第5-6話 里長ウルカと襲撃前夜

 ここで、リアナの持つ〈呼ばい〉が、一度消えてしまう。


 それは作中では「王の崩御」を意味していて、つまりこの時点で、オンブリアの王権制度上、リアナは次の王になっている。(同時に、デイミオンがその次の王位継承者になってもいる)


 〈呼ばい〉は糸が引くように感じられるのだが、それを書くだけだと画面として地味なので、少し緊迫感を与えたいと思って、「管理官が里長を訪ねているところにリアナが居合わせる」ということにした。

 この翌朝が里の襲撃なので、ここでは「なにかよくわからないが不穏な空気」のようなものが伝わっていればいいなと思う。

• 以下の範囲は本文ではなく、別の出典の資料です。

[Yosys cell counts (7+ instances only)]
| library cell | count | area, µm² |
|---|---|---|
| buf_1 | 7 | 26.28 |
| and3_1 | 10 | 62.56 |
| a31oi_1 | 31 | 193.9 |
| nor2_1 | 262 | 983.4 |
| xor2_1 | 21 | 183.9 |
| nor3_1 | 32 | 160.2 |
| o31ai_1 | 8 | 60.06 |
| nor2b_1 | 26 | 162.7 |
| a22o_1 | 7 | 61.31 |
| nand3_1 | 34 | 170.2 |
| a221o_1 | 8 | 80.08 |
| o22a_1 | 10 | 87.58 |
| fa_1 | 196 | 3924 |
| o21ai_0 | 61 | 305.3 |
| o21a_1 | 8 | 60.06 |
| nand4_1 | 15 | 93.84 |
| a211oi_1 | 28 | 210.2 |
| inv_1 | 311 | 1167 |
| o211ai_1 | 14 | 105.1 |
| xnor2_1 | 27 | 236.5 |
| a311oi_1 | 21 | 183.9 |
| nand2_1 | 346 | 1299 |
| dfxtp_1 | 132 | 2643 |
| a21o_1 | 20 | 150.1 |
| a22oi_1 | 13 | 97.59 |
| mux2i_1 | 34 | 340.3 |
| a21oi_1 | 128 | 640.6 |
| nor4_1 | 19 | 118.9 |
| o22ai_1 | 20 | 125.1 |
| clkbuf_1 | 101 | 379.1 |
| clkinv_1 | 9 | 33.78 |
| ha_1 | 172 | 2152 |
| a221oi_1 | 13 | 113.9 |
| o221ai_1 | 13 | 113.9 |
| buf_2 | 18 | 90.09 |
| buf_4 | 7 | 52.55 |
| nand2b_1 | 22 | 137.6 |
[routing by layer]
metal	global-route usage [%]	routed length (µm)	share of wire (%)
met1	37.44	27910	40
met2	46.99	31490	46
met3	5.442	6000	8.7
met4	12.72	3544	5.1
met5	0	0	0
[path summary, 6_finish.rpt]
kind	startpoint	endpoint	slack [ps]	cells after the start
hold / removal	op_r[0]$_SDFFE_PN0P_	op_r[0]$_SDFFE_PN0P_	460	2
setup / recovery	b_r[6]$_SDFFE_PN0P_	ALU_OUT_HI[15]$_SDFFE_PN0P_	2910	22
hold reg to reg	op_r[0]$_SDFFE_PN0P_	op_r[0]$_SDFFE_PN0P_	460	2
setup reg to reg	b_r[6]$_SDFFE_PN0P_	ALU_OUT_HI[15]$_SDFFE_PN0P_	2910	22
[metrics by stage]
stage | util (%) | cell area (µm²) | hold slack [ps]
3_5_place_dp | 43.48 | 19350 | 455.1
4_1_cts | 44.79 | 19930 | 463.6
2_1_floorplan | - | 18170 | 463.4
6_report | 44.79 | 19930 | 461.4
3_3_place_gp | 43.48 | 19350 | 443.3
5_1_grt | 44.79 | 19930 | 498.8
**config.mk**
```make
export PLATFORM = sky130hd
export DESIGN_NAME = alu_pipe
export DESIGN_NICKNAME = d
export VERILOG_FILES = /design/src/rtl/alu_pipe.sv
export SDC_FILE = /design/constraint.sdc
export NUM_CORES = 1
export LEC_CHECK = 0
export CORE_MARGIN = 5
export CORE_UTILIZATION = 52
export DETAILED_ROUTE_END_ITERATION = 8
export GPL_TIMING_DRIVEN = 0
export PLACE_DENSITY = 0.76
export SYNTH_ARGS = -nofsm -noshare
export SYNTH_HDL_FRONTEND = slang
export SYNTH_SLANG_ARGS = --single-unit
```
**constraint.sdc**
```tcl
create_clock -name clk -period 4.5 [get_ports clk]
set_input_delay 1.125 -clock clk [delete_from_list [all_inputs] [get_ports clk]]
set_output_delay 1.125 -clock clk [all_outputs]
set_load 0.005 [all_outputs]
```
## config.mk

```make
export PLATFORM = sky130hd
export DESIGN_NAME = ram_arbiter
export DESIGN_NICKNAME = d
export VERILOG_FILES = /design/src/rtl/ram_arb_pkg.sv /design/src/rtl/ram_arb_rr_pick.sv /design/src/rtl/ram_arbiter.sv
export SDC_FILE = /design/constraint.sdc
export NUM_CORES = 1
export LEC_CHECK = 0
export ABC_CLOCK_PERIOD_IN_PS = 1600
export BUFFER_PORTS_ARGS = -buffer_cell sky130_fd_sc_hd__buf_2
export CAP_MARGIN = 20
export CORE_MARGIN = 1
export CORE_UTILIZATION = 40
export CTS_BUF_LIST = sky130_fd_sc_hd__clkbuf_4
export DETAILED_ROUTE_END_ITERATION = 16
export PLACE_DENSITY_LB_ADDON = 0.2
export SLEW_MARGIN = 15
export SYNTH_ARGS = -nofsm -noshare
export SYNTH_HDL_FRONTEND = slang
export SYNTH_SLANG_ARGS = --single-unit
```

## constraint.sdc

```tcl
create_clock -name clk -period 1.6 [get_ports clk]
set_input_delay 0.08 -clock clk [delete_from_list [all_inputs] [get_ports clk]]
set_output_delay 0.08 -clock clk [all_outputs]
set_load 0.05 [all_outputs]
```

 ずいぶん後になってわかることだが、里長のウルカはリアナの『誓願の竜騎手』だった。自分の生命はもちろん、ほかのすべてを彼女のために犠牲にするというおそろしい契約だ。もちろん、「ぜひやりたいです」と志願したわけではなく、当時のエリサ王に脅され、なかば里人全員の命を人質に取られた形で、無理やり誓わされたのであるらしい。


【レビューお礼】② スイカズラの竜騎手

https://kakuyomu.jp/works/1177354054885999373/episodes/1177354054887095314


 本編では終始、抑制のきいた理性的な人物として書いたが、リアナに対して複雑な感情があっただろうなぁと読み返すと思う。


 そうそう、あと竜族の男性の正装である長衣ルクヴァは、ここが初出だった。(里長たちはルクヴァを着ていない。そのあたり、ライダーであることを捨てた心情が関係していそう)

 管理官がお役人っぽい長衣ルクヴァを着ている。でもお役人をかっこよく書く意図はないので、ここではまだ名前だけ。